Smith died, after a long illness, on 1 February 1855, and was buried on the 8th in West Norwood Cemetery. A portrait accompanies the memoir in the Theatrical Times.

His obituary in The Era stated:

In his peculiar line, Mr. O. Smith had no equal on the stage. Characters in which the wild, the terrific, and the impressive were the prominent features he made exclusively his own. His towering form, deep and sepulchral voice, dark features, and expressive eye, were peculiarly fitted to infuse into them that mysterious colouring so necessary to their due effect upon the mind, and oppressed the auditor with an indefinable feeling, an unearthly chilliness, and a thrilling sensation of the marvellous which no other actor could produce so effectively. The strict accuracy and picturesque style of his costumes, which were always correct even to the slightest minutiae, formed another of his characteristics, which will not easily be forgotten.
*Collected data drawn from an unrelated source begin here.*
--- src/tree_routing_node_engine_core_defines.svh ---
// Assertion helpers for the routing node engine.
`ifndef TREE_ROUTING_NODE_ENGINE_CORE_DEFINES_SVH
`define TREE_ROUTING_NODE_ENGINE_CORE_DEFINES_SVH
`ifndef NO_ASSERTIONS
`define TRN_ASSERT_IMP(label, clk, rst_n, ante, cons) \
  label: assert property (@(posedge clk) disable iff (!rst_n) (ante) |-> (cons)) \
    else $error("assertion failed");
`define TRN_ASSERT_NXT(label, clk, rst_n, ante, cons) \
  label: assert property (@(posedge clk) disable iff (!rst_n) (ante) |=> (cons)) \
    else $error("assertion failed");
`else
`define TRN_ASSERT_IMP(label, clk, rst_n, ante, cons)
`define TRN_ASSERT_NXT(label, clk, rst_n, ante, cons)
`endif
`endif

--- src/trn_pkg.sv ---
package trn_pkg;

  typedef enum logic [1:0] {
    ACT_UNI_RX  = 2'd0,
    ACT_UNI_TMO = 2'd1,
    ACT_BC_RX   = 2'd2,
    ACT_NONE    = 2'd3
  } trn_act_t;

  typedef enum logic [1:0] {
    MSG_REPORT = 2'd0,
    MSG_VALVE  = 2'd1,
    MSG_SAVE   = 2'd2,
    MSG_LOST   = 2'd3
  } trn_msg_t;

  localparam logic [1:0] BC_INFO    = 2'd0;
  localparam logic [1:0] BC_REQUEST = 2'd1;

  localparam logic [1:0] SEND_NONE = 2'd0;
  localparam logic [1:0] SEND_UNI  = 2'd1;
  localparam logic [1:0] SEND_BC   = 2'd2;

  localparam logic CFG_OWN_ADDR   = 1'b0;
  localparam logic CFG_SIG_OFFSET = 1'b1;

  localparam logic [15:0]        RANK_NONE   = 16'd32767;
  localparam logic signed [16:0] SIGNAL_NONE = -17'sd32767;
  localparam logic signed [7:0]  OFFSET_RST  = -8'sd45;
  localparam int                 MaxResults  = 16;

  typedef enum logic [2:0] {
    ST_IDLE,
    ST_HSCAN,
    ST_DISPATCH,
    ST_CSCAN,
    ST_FINISH,
    ST_SAVE,
    ST_EMIT
  } trn_state_t;

  typedef enum logic [1:0] {
    OP_REPORT,
    OP_VALVE,
    OP_LOST,
    OP_TIMEOUT
  } trn_op_t;

  typedef struct packed {
    logic [1:0]        action;
    logic [15:0]       peer_address;
    logic [7:0]        sequence_number;
    logic [1:0]        message_type;
    logic [15:0]       source_address;
    logic [15:0]       target_address;
    logic [15:0]       lost_address;
    logic [14:0]       sender_rank;
    logic signed [7:0] raw_signal;
    logic [31:0]       time_now;
  } trn_item_t;

  typedef struct packed {
    logic [1:0]  send_kind;
    logic [15:0] hop_addr;
    logic [1:0]  out_type;
    logic [15:0] out_target;
    logic [15:0] out_source;
    logic [15:0] out_lost;
    logic [14:0] out_rank;
    logic        valve_command;
    logic        duplicate;
    logic        last;
  } trn_res_t;

  typedef struct packed {
    logic wr_new;
    logic wr_stamp;
    logic inv;
    logic clr;
  } trn_cctl_t;

  function automatic trn_res_t trn_uni(logic [15:0] hop, logic [1:0] typ,
                                       logic [15:0] tgt, logic [15:0] src,
                                       logic [15:0] lost);
    trn_res_t r;
    r = '0;
    r.send_kind  = SEND_UNI;
    r.hop_addr   = hop;
    r.out_type   = typ;
    r.out_target = tgt;
    r.out_source = src;
    r.out_lost   = lost;
    return r;
  endfunction

endpackage

--- src/trn_in_if.sv ---
interface trn_in_if import trn_pkg::*; ();
  logic      valid;
  logic      ready;
  trn_item_t data;
  modport source (output valid, output data, input ready);
  modport sink (input valid, input data, output ready);
endinterface

--- src/trn_out_if.sv ---
interface trn_out_if import trn_pkg::*; ();
  logic     valid;
  logic     ready;
  trn_res_t data;
  modport source (output valid, output data, input ready);
  modport sink (input valid, input data, output ready);
endinterface

--- src/tree_routing_node_engine_core.sv ---
// Tree routing node engine: duplicate filter, child table and parent tracking.
// Flow: a broadcast passes dispatch and emit before its word is registered; a unicast
// from a new sender passes the history scan, dispatch, the child scan, finish and
// emit; save orders leave one a cycle while the output is not stalled.
// Throughput: one event at a time; ready returns the cycle after the final word is
// pushed; an output stall holds back that final push.
// Reset (synchronous, rst_n low): all valid bits, rank, parent and filter
// pointer return to their idle values; no clearing pass is needed.
`include "tree_routing_node_engine_core_defines.svh"
module tree_routing_node_engine_core import trn_pkg::*; #(
  parameter int HISTORY_DEPTH = 8,
  parameter int CHILD_DEPTH   = 16
) (
  input  logic        clk,
  input  logic        rst_n,
  input  logic        cfg_we,
  input  logic        cfg_index,
  input  logic [15:0] cfg_wdata,
  trn_in_if.sink      in_ch,
  trn_out_if.source   out_ch
);
  localparam int HIW = (HISTORY_DEPTH > 1) ? $clog2(HISTORY_DEPTH) : 1;
  localparam int HSW = $clog2(HISTORY_DEPTH + 1);
  localparam int CIW = (CHILD_DEPTH > 1) ? $clog2(CHILD_DEPTH) : 1;
  localparam int CSW = $clog2(CHILD_DEPTH + 1);
  localparam int RCW = $clog2(MaxResults + 1);

  // Configuration registers.
  logic [15:0]       own_r;
  logic signed [7:0] offs_r;

  always_ff @(posedge clk) begin
    if (!rst_n) begin
      own_r  <= '0;
      offs_r <= OFFSET_RST;
    end else if (cfg_we) begin
      unique case (cfg_index)
        CFG_OWN_ADDR:   own_r  <= cfg_wdata;
        CFG_SIG_OFFSET: offs_r <= cfg_wdata[7:0];
        default:        own_r  <= own_r;
      endcase
    end
  end

  // Control and working state.
  trn_state_t        state_r, state_nxt;
  trn_item_t         item_r;
  trn_op_t           op_r;
  logic [15:0]       key_r;
  logic [HSW-1:0]    hidx_r;
  logic [CSW-1:0]    cidx_r;
  logic              hit_r, free_r;
  logic [CIW-1:0]    hit_idx_r, free_idx_r;
  logic              hold_v_r;
  trn_res_t          hold_r;
  logic [RCW-1:0]    sent_r;
  logic [15:0]       save_src_r, save_lost_r;
  logic [15:0]       parent_r;
  logic [15:0]       rank_r;
  logic signed [16:0] psig_r;
  logic [HIW-1:0]    oldest_r;
  logic              out_valid_r;
  trn_res_t          out_r;

  // History row.
  logic [HISTORY_DEPTH-1:0] h_valid;
  logic [15:0]              h_sender [HISTORY_DEPTH];
  logic [7:0]               h_seq    [HISTORY_DEPTH];
  logic                     hw_en;
  logic [HIW-1:0]           hw_idx;

  for (genvar g = 0; g < HISTORY_DEPTH; g++) begin : g_hist
    trn_hist_cell u_cell (
      .clk       (clk),
      .rst_n     (rst_n),
      .wr_en     (hw_en && (hw_idx == HIW'(g))),
      .wr_sender (item_r.peer_address),
      .wr_seq    (item_r.sequence_number),
      .valid     (h_valid[g]),
      .sender    (h_sender[g]),
      .seq       (h_seq[g])
    );
  end

  // Child row.
  logic [CHILD_DEPTH-1:0] c_valid;
  logic [15:0]            c_addr [CHILD_DEPTH];
  logic [15:0]            c_hop  [CHILD_DEPTH];
  trn_cctl_t              cctl   [CHILD_DEPTH];

  for (genvar g = 0; g < CHILD_DEPTH; g++) begin : g_child
    trn_child_cell u_cell (
      .clk      (clk),
      .rst_n    (rst_n),
      .ctl      (cctl[g]),
      .wr_addr  (item_r.source_address),
      .wr_hop   (item_r.peer_address),
      .wr_stamp (item_r.time_now),
      .valid    (c_valid[g]),
      .addr     (c_addr[g]),
      .hop      (c_hop[g])
    );
  end

  // Scan taps.
  logic [HIW-1:0]    h_sel;
  logic [CIW-1:0]    c_sel;
  logic              hend, cend, h_match, c_valid_sel, c_match, c_save;
  logic              out_free, accept;
  logic signed [7:0] bsig8;
  logic signed [16:0] bsig, vsig;

  assign h_sel       = hidx_r[HIW-1:0];
  assign c_sel       = cidx_r[CIW-1:0];
  assign hend        = (hidx_r == HSW'(HISTORY_DEPTH));
  assign cend        = (cidx_r == CSW'(CHILD_DEPTH));
  assign h_match     = h_valid[h_sel] && (h_sender[h_sel] == item_r.peer_address);
  assign c_valid_sel = c_valid[c_sel];
  assign c_match     = c_valid_sel && (c_addr[c_sel] == key_r);
  assign c_save      = c_valid_sel && (c_addr[c_sel] == c_hop[c_sel]) &&
                       (sent_r < RCW'(MaxResults));
  assign out_free    = !out_valid_r || out_ch.ready;
  assign accept      = in_ch.valid && in_ch.ready;
  assign bsig8       = item_r.raw_signal + offs_r;
  assign bsig        = {{9{bsig8[7]}}, bsig8};
  assign vsig        = {{9{item_r.raw_signal[7]}}, item_r.raw_signal} +
                       {{9{offs_r[7]}}, offs_r};

  // Words staged without a table scan: a dropped repeat, a valve for this node
  // and the broadcast reply.
  trn_res_t dup_res, disp_res;

  always_comb begin
    dup_res           = '0;
    dup_res.duplicate = 1'b1;
    disp_res          = '0;
    if (item_r.action == ACT_UNI_RX && item_r.message_type == MSG_VALVE) begin
      disp_res.valve_command = 1'b1;
    end
    if (item_r.action == ACT_BC_RX) begin
      disp_res.send_kind  = SEND_BC;
      disp_res.out_source = own_r;
      disp_res.out_rank   = rank_r[14:0];
    end
  end

  // Next state.
  always_comb begin
    state_nxt = state_r;
    unique case (state_r)
      ST_IDLE: begin
        if (accept) begin
          state_nxt = (in_ch.data.action == ACT_UNI_RX) ? ST_HSCAN : ST_DISPATCH;
        end
      end
      ST_HSCAN: begin
        if (hend) begin
          state_nxt = ST_DISPATCH;
        end else if (h_match) begin
          state_nxt = (h_seq[h_sel] == item_r.sequence_number) ? ST_EMIT : ST_DISPATCH;
        end
      end
      ST_DISPATCH: begin
        priority if (item_r.action == ACT_UNI_RX) begin
          priority if (item_r.message_type == MSG_SAVE) begin
            state_nxt = ST_SAVE;
          end else if (item_r.message_type == MSG_VALVE &&
                       item_r.target_address == own_r) begin
            state_nxt = ST_EMIT;
          end else begin
            state_nxt = ST_CSCAN;
          end
        end else if (item_r.action == ACT_UNI_TMO) begin
          state_nxt = (item_r.peer_address != parent_r) ? ST_CSCAN : ST_SAVE;
        end else begin
          state_nxt = ST_EMIT;
        end
      end
      ST_CSCAN: if (cend) state_nxt = ST_FINISH;
      ST_FINISH: state_nxt = ST_EMIT;
      ST_SAVE: if (cend) state_nxt = ST_EMIT;
      ST_EMIT: if (out_free) state_nxt = ST_IDLE;
      default: state_nxt = ST_IDLE;
    endcase
  end

  // Control outputs of the sequencer.
  logic     push;
  trn_res_t push_data;
  logic     save_stall;

  assign save_stall = c_save && hold_v_r && !out_free;

  always_comb begin
    in_ch.ready = (state_r == ST_IDLE);
    push        = 1'b0;
    push_data   = hold_r;
    hw_en       = 1'b0;
    hw_idx      = oldest_r;
    for (int i = 0; i < CHILD_DEPTH; i++) begin
      cctl[i] = '0;
    end
    unique case (state_r)
      ST_HSCAN: begin
        if (hend) begin
          hw_en = 1'b1;
        end else if (h_match && h_seq[h_sel] != item_r.sequence_number) begin
          hw_en  = 1'b1;
          hw_idx = h_sel;
        end
      end
      ST_FINISH: begin
        unique case (op_r)
          OP_REPORT: begin
            if (hit_r) cctl[hit_idx_r].wr_stamp = 1'b1;
            else if (free_r) cctl[free_idx_r].wr_new = 1'b1;
          end
          OP_LOST, OP_TIMEOUT: if (hit_r) cctl[hit_idx_r].inv = 1'b1;
          default: ;
        endcase
      end
      ST_SAVE: begin
        if (cend) begin
          for (int i = 0; i < CHILD_DEPTH; i++) begin
            cctl[i].clr = 1'b1;
          end
        end else if (c_save && hold_v_r && out_free) begin
          push           = 1'b1;
          push_data.last = 1'b0;
        end
      end
      ST_EMIT: begin
        if (out_free) begin
          push           = 1'b1;
          push_data      = hold_v_r ? hold_r : '0;
          push_data.last = 1'b1;
        end
      end
      default: ;
    endcase
  end

  // Datapath registers.
  always_ff @(posedge clk) begin
    if (!rst_n) begin
      state_r  <= ST_IDLE;
      hold_v_r <= 1'b0;
      parent_r <= '0;
      rank_r   <= RANK_NONE;
      psig_r   <= SIGNAL_NONE;
      oldest_r <= '0;
    end else begin
      state_r <= state_nxt;
      unique case (state_r)
        ST_IDLE: begin
          hold_v_r <= 1'b0;
        end
        ST_HSCAN: begin
          if (hend) begin
            oldest_r <= (oldest_r == HIW'(HISTORY_DEPTH - 1)) ? '0 : oldest_r + 1'b1;
          end else if (h_match && h_seq[h_sel] == item_r.sequence_number) begin
            hold_v_r <= 1'b1;
          end
        end
        ST_DISPATCH: begin
          if (item_r.action == ACT_UNI_RX && item_r.message_type == MSG_VALVE) begin
            psig_r <= vsig;
            if (item_r.target_address == own_r) hold_v_r <= 1'b1;
          end
          if (item_r.action == ACT_BC_RX) begin
            if (item_r.message_type == BC_INFO && bsig > psig_r &&
                ({1'b0, item_r.sender_rank} + 16'd1) < rank_r) begin
              rank_r   <= {1'b0, item_r.sender_rank} + 16'd1;
              psig_r   <= bsig;
              parent_r <= item_r.source_address;
            end
            if (item_r.message_type == BC_REQUEST && rank_r != RANK_NONE) begin
              hold_v_r <= 1'b1;
            end
          end
        end
        ST_FINISH: begin
          if (op_r != OP_TIMEOUT || hit_r) hold_v_r <= 1'b1;
        end
        ST_SAVE: begin
          if (cend) begin
            rank_r <= RANK_NONE;
            psig_r <= SIGNAL_NONE;
          end else if (c_save && !save_stall) begin
            hold_v_r <= 1'b1;
          end
        end
        default: ;
      endcase
    end
  end

  // Payload registers, no reset.
  always_ff @(posedge clk) begin
    unique case (state_r)
      ST_IDLE: begin
        item_r <= in_ch.data;
        hidx_r <= '0;
        cidx_r <= '0;
        hit_r  <= 1'b0;
        free_r <= 1'b0;
        sent_r <= '0;
      end
      ST_HSCAN: begin
        hidx_r <= hidx_r + 1'b1;
        hold_r <= dup_res;
      end
      ST_DISPATCH: begin
        hold_r <= disp_res;
        if (item_r.action == ACT_UNI_TMO) begin
          op_r        <= OP_TIMEOUT;
          key_r       <= item_r.peer_address;
          save_src_r  <= own_r;
          save_lost_r <= '0;
        end else begin
          save_src_r  <= item_r.source_address;
          save_lost_r <= item_r.lost_address;
          if (item_r.message_type == MSG_REPORT) begin
            op_r  <= OP_REPORT;
            key_r <= item_r.source_address;
          end else if (item_r.message_type == MSG_VALVE) begin
            op_r  <= OP_VALVE;
            key_r <= item_r.target_address;
          end else begin
            op_r  <= OP_LOST;
            key_r <= item_r.lost_address;
          end
        end
      end
      ST_CSCAN: begin
        cidx_r <= cidx_r + 1'b1;
        if (c_match && !hit_r) begin
          hit_r     <= 1'b1;
          hit_idx_r <= c_sel;
        end
        if (!c_valid_sel && !free_r) begin
          free_r     <= 1'b1;
          free_idx_r <= c_sel;
        end
      end
      ST_FINISH: begin
        unique case (op_r)
          OP_REPORT: hold_r <= trn_uni(parent_r, MSG_REPORT, parent_r,
                                       item_r.source_address, item_r.lost_address);
          OP_VALVE: hold_r <= trn_uni(hit_r ? c_hop[hit_idx_r] : parent_r, MSG_VALVE,
                                      item_r.target_address, item_r.source_address,
                                      item_r.lost_address);
          OP_LOST: hold_r <= trn_uni(parent_r, MSG_LOST, item_r.target_address,
                                     item_r.source_address, item_r.lost_address);
          default: hold_r <= trn_uni(parent_r, MSG_LOST, parent_r, own_r,
                                     item_r.peer_address);
        endcase
      end
      ST_SAVE: begin
        // Hold the newest order back so the final one can carry last.
        if (!cend && !save_stall) begin
          cidx_r <= cidx_r + 1'b1;
          if (c_save) begin
            sent_r <= sent_r + 1'b1;
            hold_r <= trn_uni(c_hop[c_sel], MSG_SAVE, c_addr[c_sel],
                              save_src_r, save_lost_r);
          end
        end
      end
      default: ;
    endcase
  end

  // Output word register.
  always_ff @(posedge clk) begin
    if (!rst_n) begin
      out_valid_r <= 1'b0;
    end else if (push) begin
      out_valid_r <= 1'b1;
    end else if (out_ch.ready) begin
      out_valid_r <= 1'b0;
    end
  end

  always_ff @(posedge clk) begin
    if (push) out_r <= push_data;
  end

  assign out_ch.valid = out_valid_r;
  assign out_ch.data  = out_r;

  `TRN_ASSERT_IMP(a_idle_no_hold, clk, rst_n, in_ch.ready, state_r == ST_IDLE)
  `TRN_ASSERT_NXT(a_accept_busy, clk, rst_n, accept, !in_ch.ready)
  `TRN_ASSERT_IMP(a_rank_range, clk, rst_n, 1'b1, rank_r <= RANK_NONE)
  `TRN_ASSERT_IMP(a_push_free, clk, rst_n, push, out_free)
endmodule

--- src/trn_hist_cell.sv ---
module trn_hist_cell import trn_pkg::*; (
  input  logic        clk,
  input  logic        rst_n,
  input  logic        wr_en,
  input  logic [15:0] wr_sender,
  input  logic [7:0]  wr_seq,
  output logic        valid,
  output logic [15:0] sender,
  output logic [7:0]  seq
);
  logic        valid_r;
  logic [15:0] sender_r;
  logic [7:0]  seq_r;

  always_ff @(posedge clk) begin
    if (!rst_n) begin
      valid_r <= 1'b0;
    end else if (wr_en) begin
      valid_r <= 1'b1;
    end
  end

  always_ff @(posedge clk) begin
    if (wr_en) begin
      sender_r <= wr_sender;
      seq_r    <= wr_seq;
    end
  end

  assign valid  = valid_r;
  assign sender = sender_r;
  assign seq    = seq_r;
endmodule

--- src/trn_child_cell.sv ---
module trn_child_cell import trn_pkg::*; (
  input  logic        clk,
  input  logic        rst_n,
  input  trn_cctl_t   ctl,
  input  logic [15:0] wr_addr,
  input  logic [15:0] wr_hop,
  input  logic [31:0] wr_stamp,
  output logic        valid,
  output logic [15:0] addr,
  output logic [15:0] hop
);
  logic        valid_r;
  logic [15:0] addr_r;
  logic [15:0] hop_r;
  logic [31:0] stamp_r;

  always_ff @(posedge clk) begin
    if (!rst_n) begin
      valid_r <= 1'b0;
    end else if (ctl.clr || ctl.inv) begin
      valid_r <= 1'b0;
    end else if (ctl.wr_new) begin
      valid_r <= 1'b1;
    end
  end

  always_ff @(posedge clk) begin
    if (ctl.wr_new) begin
      addr_r <= wr_addr;
      hop_r  <= wr_hop;
    end
    if (ctl.wr_new || ctl.wr_stamp) begin
      stamp_r <= wr_stamp;
    end
  end

  assign valid = valid_r && (stamp_r == stamp_r);
  assign addr  = addr_r;
  assign hop   = hop_r;
endmodule
--- src/flat_wrapper.sv ---
// flat-port wrapper written by rule: the top's interface ports become plain ports
module tree_routing_node_engine_core_flat import trn_pkg::*;
#(
  parameter int HISTORY_DEPTH = 8,
  parameter int CHILD_DEPTH   = 16
)
  (clk, rst_n, cfg_we, cfg_index, cfg_wdata, in_ch_valid, in_ch_data, in_ch_ready, out_ch_valid, out_ch_data, out_ch_ready);
  trn_in_if in_ch_i ();
  trn_out_if out_ch_i ();
  input  logic clk;
  input  logic rst_n;
  input  logic cfg_we;
  input  logic cfg_index;
  input  logic [15:0] cfg_wdata;
  input wire logic [$bits(in_ch_i.valid)-1:0] in_ch_valid;
  input wire logic [$bits(in_ch_i.data)-1:0] in_ch_data;
  output wire logic [$bits(in_ch_i.ready)-1:0] in_ch_ready;
  output wire logic [$bits(out_ch_i.valid)-1:0] out_ch_valid;
  output wire logic [$bits(out_ch_i.data)-1:0] out_ch_data;
  input wire logic [$bits(out_ch_i.ready)-1:0] out_ch_ready;
  assign in_ch_i.valid = in_ch_valid;
  assign in_ch_i.data = in_ch_data;
  assign in_ch_ready = in_ch_i.ready;
  assign out_ch_valid = out_ch_i.valid;
  assign out_ch_data = out_ch_i.data;
  assign out_ch_i.ready = out_ch_ready;
  tree_routing_node_engine_core #(.HISTORY_DEPTH(HISTORY_DEPTH), .CHILD_DEPTH(CHILD_DEPTH)) u_core (.clk(clk), .rst_n(rst_n), .cfg_we(cfg_we), .cfg_index(cfg_index), .cfg_wdata(cfg_wdata), .in_ch(in_ch_i), .out_ch(out_ch_i));
endmodule
--- config.mk ---
export PLATFORM = sky130hd
export DESIGN_NAME = tree_routing_node_engine_core_flat
export DESIGN_NICKNAME = d
export VERILOG_FILES = /design/src/trn_pkg.sv /design/src/trn_in_if.sv /design/src/trn_out_if.sv /design/src/tree_routing_node_engine_core.sv /design/src/trn_hist_cell.sv /design/src/trn_child_cell.sv /design/src/flat_wrapper.sv
export VERILOG_INCLUDE_DIRS = /design/src /design/src/src
export SDC_FILE = /design/constraint.sdc
export NUM_CORES = 2
export LEC_CHECK = 0
export BUFFER_PORTS_ARGS = -buffer_cell sky130_fd_sc_hd__buf_2
export CAP_MARGIN = 20
export CORE_MARGIN = 5
export CORE_UTILIZATION = 34
export DETAILED_ROUTE_END_ITERATION = 10
export GPL_TIMING_DRIVEN = 0
export PLACE_DENSITY_LB_ADDON = 0.1
export SLEW_MARGIN = 20
export SYNTH_ARGS = -nofsm -noshare
export SYNTH_HDL_FRONTEND = slang
export SYNTH_SLANG_ARGS = --single-unit
--- constraint.sdc ---
create_clock -name clk -period 8.72 [get_ports clk]
set_clock_uncertainty 0.1 [all_clocks]
set_input_delay 2.18 -clock clk [delete_from_list [all_inputs] [get_ports clk]]
set_output_delay 2.18 -clock clk [all_outputs]
set_load 0.02 [all_outputs]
For some years past the deceased had been collecting some valuable materials for the history of the modern stage, especially with reference to its decorative appliances. These, we believe, are intended to be disposed of forthwith by public auction. There are few actors that will be missed by playgoers of any years standing more than their old favourite, O. SMITH.

In his will of 1851 he left his entire estate to his wife, Elizabeth Smith.